An anonymous reader quotes a report from Motherboard: On Wednesday, an international team of scientists published the first image of a black hole ever. It looked like a SpaghettiO, and yet the image was an incredible scientific achievement that gave humanity a glimpse of one of the universe's most destructive forces and confirmed long-held theories -- namely, that black holes exist. Storing the raw data for the image was a feat itself -- tiny portions of data spread across five petabytes stored on multiple hard drives, the equivalent of 5,000 years worth of MP3s. Katie Bouman, a computer scientist and assistant professor at the California Institute of Technology, led the development of the algorithm that imaged the black hole. An image of her posing with some of the data drives went viral as observers praised her success.
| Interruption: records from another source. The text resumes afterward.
$ cat src/rtl/fetch_pkg.sv
// fetch_pkg: types and constants shared by the instruction fetch unit.
//   fetch_state_t    - fetch FSM state encoding
//   FETCH_ALIGN_MASK - PC bits that must be zero for an aligned fetch
//   FETCH_COUNT_W    - width of the accepted-instruction counter
package fetch_pkg;

  typedef enum logic [2:0] {
    ST_IDLE  = 3'd0,
    ST_REQ   = 3'd1,
    ST_WAIT  = 3'd2,
    ST_DRAIN = 3'd3,
    ST_HOLD  = 3'd4,
    ST_FAULT = 3'd5
  } fetch_state_t;

  localparam logic [1:0] FETCH_ALIGN_MASK = 2'b11;

  localparam int unsigned FETCH_COUNT_W = 32;

endpackage

$ cat src/rtl/instr_fetch_unit.sv
// instr_fetch_unit: fetches one instruction per PC from instruction memory
// and hands it, tagged with its PC, to decode.
//   clk, reset           - clock, asynchronous active-low reset
//   pc_value / pc_en     - PC from the PC controller / advance pulse back to it
//   imem_req_*, imem_addr - read request channel (valid/ready)
//   imem_rsp_*           - read response (no back-pressure)
//   flush                - discard the current fetch
//   instr_*              - instruction + PC to decode (valid/ready)
//   fault                - sticky misaligned-PC flag, cleared only by reset
//   fetch_count          - instructions accepted by decode, wraps
module instr_fetch_unit
  import fetch_pkg::*;
#(
  parameter int unsigned DWIDTH = 32
) (
  input  logic                     clk,
  input  logic                     reset,
  input  logic [DWIDTH-1:0]        pc_value,
  output logic                     pc_en,
  output logic                     imem_req_valid,
  input  logic                     imem_req_ready,
  output logic [DWIDTH-1:0]        imem_addr,
  input  logic                     imem_rsp_valid,
  input  logic [DWIDTH-1:0]        imem_rsp_data,
  input  logic                     flush,
  output logic                     instr_valid,
  input  logic                     instr_ready,
  output logic [DWIDTH-1:0]        instr_out,
  output logic [DWIDTH-1:0]        instr_pc,
  output logic                     fault,
  output logic [FETCH_COUNT_W-1:0] fetch_count
);

  fetch_state_t state, state_nxt;
  logic         misaligned;
  logic         cap_pc;
  logic         cap_instr;
  logic         set_fault;

  assign misaligned = |(pc_value[1:0] & FETCH_ALIGN_MASK);

  // Flush outranks every same-cycle event except the alignment check in REQ.
  always_comb begin
    state_nxt      = state;
    imem_req_valid = 1'b0;
    imem_addr      = '0;
    instr_valid    = 1'b0;
    pc_en          = 1'b0;
    cap_pc         = 1'b0;
    cap_instr      = 1'b0;
    set_fault      = 1'b0;
    case (state)
      ST_IDLE: state_nxt = ST_REQ;
      ST_REQ: begin
        imem_addr = pc_value;
        if (misaligned) begin
          set_fault = 1'b1;
          state_nxt = ST_FAULT;
        end else begin
          imem_req_valid = 1'b1;
          if (imem_req_ready) begin
            cap_pc    = 1'b1;
            // the request is already out, so its response must still be drained
            state_nxt = flush ? ST_DRAIN : ST_WAIT;
          end
        end
      end
      ST_WAIT: begin
        if (imem_rsp_valid) begin
          if (flush) begin
            state_nxt = ST_REQ;
          end else begin
            cap_instr = 1'b1;
            state_nxt = ST_HOLD;
          end
        end else if (flush) begin
          state_nxt = ST_DRAIN;
        end
      end
      ST_DRAIN: begin
        if (imem_rsp_valid) state_nxt = ST_REQ;
      end
      ST_HOLD: begin
        instr_valid = 1'b1;
        if (flush) begin
          state_nxt = ST_REQ;
        end else if (instr_ready) begin
          pc_en     = 1'b1;
          state_nxt = ST_REQ;
        end
      end
      ST_FAULT: state_nxt = ST_FAULT;
      default:  state_nxt = ST_IDLE;
    endcase
  end

  always_ff @(posedge clk or negedge reset) begin
    if (!reset) begin
      state       <= ST_IDLE;
      instr_out   <= '0;
      instr_pc    <= '0;
      fault       <= 1'b0;
      fetch_count <= '0;
    end else begin
      state <= state_nxt;
      if (cap_pc)    instr_pc  <= pc_value;
      if (cap_instr) instr_out <= imem_rsp_data;
      if (set_fault) fault     <= 1'b1;
      if (pc_en)     fetch_count <= fetch_count + FETCH_COUNT_W'(1);
    end
  end

endmodule

$ cat config.mk
export PLATFORM = sky130hd
export DESIGN_NAME = instr_fetch_unit
export DESIGN_NICKNAME = d
export VERILOG_FILES = /design/src/rtl/fetch_pkg.sv /design/src/rtl/instr_fetch_unit.sv
export SDC_FILE = /design/constraint.sdc
export NUM_CORES = 1
export LEC_CHECK = 0
export CORE_ASPECT_RATIO = 1.75
export CORE_MARGIN = 1.5
export CORE_UTILIZATION = 42
export DETAILED_ROUTE_END_ITERATION = 7
export PLACE_DENSITY = 0.84
export SLEW_MARGIN = 20
export SYNTH_ARGS = -nofsm -noshare
export SYNTH_HDL_FRONTEND = slang
export SYNTH_SLANG_ARGS = --single-unit
$ cat constraint.sdc
create_clock -name clk -period 2.4 [get_ports clk]
set_input_delay 0.48 -clock clk [delete_from_list [all_inputs] [get_ports clk]]
set_output_delay 0.48 -clock clk [all_outputs]
set_load 0.02 [all_outputs]
## Word-level counts from Yosys, hierarchy flattened

Cells that the tools add are included.

- $mul: 0
- Divide/modulo/power cells: 0
- Bitwise operators: 0
- Shifts and indexed selects: 0
- Magnitude comparators: 0
- Mux-type cells: 25
- Reductions and logical operators: 3
- Equality and inequality tests: 9
- $add $sub $neg: 1

Operator list:

| operator | number |
|---|---|
| 32-bit by 1-bit adder with 32-bit output (second input constant) | 1 |
| 32-bit two-way mux | 1 |
| 3-bit two-way mux | 8 |
| 3-bit case mux with 6 select lines | 1 |
| 1-bit two-way mux | 15 |
| 3-bit != test (second input constant) | 3 |
| 3-bit by 2-bit equality test with 1-bit output (second input constant) | 2 |
| 3-bit equality test (second input constant) | 2 |
| 4-bit AND reduction | 1 |
| 3-bit by 1-bit equality test with 1-bit output (second input constant) | 1 |
| 3-bit logical NOT | 1 |
| 2-bit != test (second input constant) | 1 |
| 2-bit OR reduction | 1 |

- Register bits after elaboration: 100
- Output and inout bits: 132
- Bits of input ports: 70
- RAM bits: 0
- Word-level logic and storage cells: 43
- Memories kept: 0
- ROM bits: 0
- Bits in latches: 0

## Longest topological paths before layout

- Word-level depth: 4
- Gate-level depth with buffers: 6
- Mapped depth without buffers: 5

## Worst setup path after synthesis

OpenSTA, ideal clock, no wires.

- Path kind: reg-to-reg
- From: register fetch_count[0]
- To: register fetch_count[26]
- Required time: 2.320 ns
- Arrival time: 1.837 ns
- Cell stages (with the launch flop): 7
- Path slack: 0.483 ns
- Buffers on the path: 1
- Period minus slack after synthesis: 1.917 ns
- Library setup time: 0.080 ns
- Cells stage by stage: dfrtp_1 > ha_1 > nand2_1 > or4_1 > buf_2 > nor4_2 > xor2_1

- Word-level cells in the longest chain between the ends: 1

RTL lines:

| what | line | text |
|---|---|---|
| start, declared | instr_fetch_unit.sv:31 | `output logic [FETCH_COUNT_W-1:0] fetch_count` |
| start signal, assigned | instr_fetch_unit.sv:109 | `if (pc_en) fetch_count <= fetch_count + FETCH_COUNT_W'(1);` |
| 32-bit by 1-bit adder with 32-bit output | instr_fetch_unit.sv:109 |  |

No other way between the ends.
A chain may end at the register's enable or synchronous reset.

## Worst setup path in the final report

- From: register state[0]
- To: output port instr_valid

- Word-level cells in the longest chain between the ends: 2

RTL lines:

| what | line | text |
|---|---|---|
| start, declared | instr_fetch_unit.sv:34 | `fetch_state_t state, state_nxt;` |
| start signal, assigned | instr_fetch_unit.sv:105 | `state <= state_nxt;` |
| 3-bit equality test | instr_fetch_unit.sv:52 | `case (state)` |
| 1-bit two-way mux | instr_fetch_unit.sv:52 |  |
| end, declared | instr_fetch_unit.sv:26 | `output logic instr_valid,` |

No other way between the ends.

==> key figures <==
Run status
  – Status: complete, no violations

Layout
  – Area grow syn2layout: 54.6%
  – Antenna diode count: 0
  – Share of layout cells above drive strength 1: a little under a fifth
  – Nets: just over 600
  – Filler cells: roughly 790
  – Design area: between 0.006 and 0.007 sq mm

Yosys
  – Xor/xnor share of the synthesized area: 6.02%
  – Most common cell in the netlist: dfrtp_1
  – Synth Register Bits: 100
  – Ys Warns: 0
  – Leading area contributor after synthesis: dfrtp_1
  – Mux cell area share after synthesis: a little under a fifth
  – Sequential fraction of the synthesis area: 55.5%
  – Compound-Gate Fraction of Synth Area: 1.08%
  – Largest family of logic cells by synthesized area: multiplexers
  – Post-Synth Simple-Gate Area: between 10% and 20%
  – Ys async rst share: 100%
  – Synth top area cells: dfrtp_1 55%, mux2_4 9.7%, mux2_2 8.5%
  – Mean Syn Cell Area: 13.5 sq um
  – Main synth FF type: dfrtp_1
  – Post-synth top cells: 100 x dfrtp_1, 35 x and2_1, 34 x mux2_2
  – Synthesized net count: 406
  – Library cells used by synthesis: 37
  – Mapped Cells: around 340
  – Number of flops mapped to enable cells by yosys: 0
  – Adder-cell area share of the yosys netlist: 0.277%
  – Mapped Area: ~0.0045 sq mm
  – Synth top area share: 55.5%

Critical path
  – CP max-delay cell: clkdlybuf4s50_1
  – Worst setup path category: flop to primary output
  – Crit path DAT: 1.81 ns
  – Max incr delay on CP: 0.67 ns
  – Worst Path Max Fanout: 6
  – CP endpoint kind: primary output
  – Startpoint Class: flop
  – CP cell instances: buf_4 > nor3b_1 > clkdlybuf4s50_1
  – CP Data Required Time: ~1.9 ns

GRT
  – Pin count of the biggest net entering global routing: 52
  – Antenna violations before repair: 0
  – Vias in the first global route: approximately 3700
  – Tot GR Track Use: around 22%
  – First-pass GRT wire length: around 19 mm
  – Total grt overflow: 0

Routing
  – Wire length on met3: roughly 840 microns
  – Initial DRC count: 73
  – Drt first pass iters: 4
  – Drc violations: 0
  – Vias per cell: just over 5
  – Uppermost routed layer: met4
  – DRT Wirelength: 11.9 mm
  – Met1 wire length: around 4.3 mm
  – Via count: 3415
  – Wire length per cell: 17.6 microns
  – Antenna-violating nets left: 0
  – DR WL met2: between 6 and 7 mm

Clocking
  – Worst skew pair latency: approximately 0.33 ns
  – CTS Root Cell: clkbuf_16
  – CTS Hold Buffers Added: 0
  – Clock Path Buffers: 2
  – H-tree Lvls: 3
  – TritonCTS clock tree: built
  – Clock sinks: 100
  – Total CTS buffers: 9
  – Clock transition at path regs: ~0.070 ns

Timing
  – Clock skew: roughly 0.0074 ns
  – Fin crit share: approximately 95%
  – Worst Max-Slew Pin Slew: ~0.40 ns
  – Unrepaired setup endpoints after global routing: false
  – Max-slew violation count: 0
  – Final min period: roughly 2.3 ns
  – Worst Slack Setup Final: 0.109 ns
  – Hold WS: about 0.022 ns
  – FMAX: 437 MHz
  – Slew HR: roughly three quarters
  – Final hold vios: 0
  – Final Setup Violations: 0

Placed design
  – Placed cell area: about 0.0067 sq mm
  – Worst slack, placed: -0.146 ns
  – Port-buffer cells: roughly 200
  – GP Congestion: 0.856
  – Hpwl dp: roughly 9 mm

Die
  – Die Ht: roughly 140 microns
  – Die X: between 80 and 90 microns
  – Core area: 0.0104 sq mm
  – # IOs: 202
  – Initial Utilization: a little over two fifths
  – Die footprint: 0.0114 sq mm
  – Row cnt: between 40 and 50

Power and ir drop
  – Clk pwr share: between 30 and 40%
  – Leakage Power: between 3 and 4 nW
  – Switching Share: 24.0%
  – Total power: a little under 4 mW
  – Combinational share of power: ~15%
  – P_int: slightly below 3 mW
  – Worst VDD drop: approximately 0.37 mV
  – Pwr/cell area: between 500 and 600 mW/mm^2
  – Psw: 922 uW
  – Sequential share of power: about 48%

Job
  – Max_cap viols: 0

Worst hold path
  – Worst Hold Class: input port to async pin
-- layer usage --
| layer | vias up | GRT usage, % |
|---|---|---|
| li1 | 1577 | - |
| met1 | 1667 | 24.0 |
| met2 | 142 | 38.7 |
| met3 | 29 | 5.02 |
| met4 | 0 | 9.17 |
| met5 | - | 0 |
-- power by group through the flow --
stage / Combinational [mW] / Sequential [mW] / Clock [mW]
6_report: 0.592 / 1.83 / 1.42
2_1_floorplan: 0.0957 / 1.97 / 0
4_1_cts: 0.602 / 1.83 / 1.47
3_5_place_dp: 0.600 / 1.86 / 0
3_3_place_gp: 0.585 / 1.86 / 0
5_1_grt: 0.626 / 1.84 / 1.53
-- cells by family after synthesis --
family | count (synthesis)
multiplexers | 63
buffers and inverters | 21
adder cells (fa/ha/maj) | 1
AND/OR/NAND/NOR | 111
AO/OA/AOI/OAI | 8
XOR/XNOR | 31
flip-flops | 100
-- worst paths after layout --
check	start	endpoint	slack (ns)	cells past startpoint
max	state[0]	instr_valid	0.11	3
min	reset	fetch_count[4]	0.02	1
max reg2reg	fetch_count[0]	fetch_count[26]	0.35	5
min reg2reg	fault	fault	0.48	1
max in group asynchronous	reset	fetch_count[26]	1.69	2
min in group clk	fault	fault	0.48	1
-- layout make-up --
| type | instances | area [sq um] | share of cell area (%) |
|---|---|---|---|
| Clock buffer | 9 | 225 | 3.23 |
| Clock inverter | 7 | 67.6 | 0.969 |
| Inverter | 6 | 22.5 | 0.323 |
| Multi-Input combinational cell | 214 | 1870 | 26.8 |
| Sequential cell | 100 | 2500 | 35.9 |
| Tap cell | 127 | 159 | 2.28 |
| Timing Repair Buffer | 213 | 2120 | 30.4 |
-- cells in the final DEF (no fill, tap or decap), types with 4 or more instances in the layout --
cell type,instances
nand3_1,9
mux2_4,29
buf_12,5
and2_1,35
dfrtp_1,98
buf_4,8
nor4_2,5
clkinv_2,4
inv_1,6
nor3_1,13
clkdlybuf4s50_1,166
and4_1,4
nand2_1,14
xor2_1,21
nor2_1,7
nand4_1,8
dlygate4sd2_1,34
xnor2_1,10
mux2_2,34
clkbuf_16,9
-- stage by stage --
stage | utilization [%] | instances | setup TNS, ns
6_report | 67.3 | 676 | 0
5_1_grt | 67.3 | 676 | 0
4_1_cts | 67.3 | 676 | 0
3_5_place_dp | 64.8 | 660 | -0.146
3_3_place_gp | 64.8 | 660 | -0.125
2_1_floorplan | - | 335 | 0
-- worst max-delay path, delay by kind of cell (launching register included) --
kind / cells / cell delay [ns]
buffers and inverters: 2 / 0.83
DFF: 1 / 0.45
and+or+nand+nor: 1 / 0.20
-- sequential cells by signal (all words and copies together) (netlist names) --
register	flops
state	3
fetch_count	32
instr_pc	32
fault	1
instr_out	32
-- what timing repair did --
action | in CTS | in global routing
gates resized for setup | 36 | 0
setup buffers | 0 | 0
setup endpoints to repair | 34 | 0
Power figures use the tool's default switching activity.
The massive amounts of data were essential to creating the image of the black hole. Bouman and other scientists coordinated radio telescopes all over the Earth, each pointed at the black hole and gathering data at different times. The data scientists then pieced this information together and used an algorithm to fill in the blanks and generate a likely image of the black hole. The five petabytes of data took up such a massive amount of digital and physical space it couldn't be sent over the internet. Instead, the hard drives were flown to processing centers in Germany and Boston where the data was assembled. On Reddit's /r/datahoarder subreddit, a community dedicated to spreading the passion of hoarding vast amounts of data, the drives were bigger news than the scientific achievement itself.

9 of 293 comments (clear)

  1. Re:I wonder how much Bouman actually contributed. by _merlin · · Score: 4, Interesting

    She clearly didn't write the majority of the code. However it's entirely possible she's responsible for the math and/or the actual algorithm the code implements. There's a system used at my company that I wrote relatively little of the code for (mostly low-level stuff like high-performance maths primitives and zero-copy networking), but I had a lot of input into the design and how it's supposed to achieve what it does. I don't know enough about this project to comment on whether Bouman is or isn't the brain behind it. I'm just saying that from experience, there are plenty of cases where the person who designed the algorithm isn't the person who ultimately implemented it. They might be a shitty coder, or just have other responsibilities.

  2. Re:I have some questions by Sique · · Score: 3, Interesting

    Here is a picture of M87 a.k.a. NGC 4486. It's not as if M87 was a totally unknown object before. You can see the large beam ejected from the center of the galaxy. It's about 5000 light years long and is caused by the magnetic field of the rotating Black Hole inside the galactic core of 87. The picture was taken by the Hubble Space Telescope (HST).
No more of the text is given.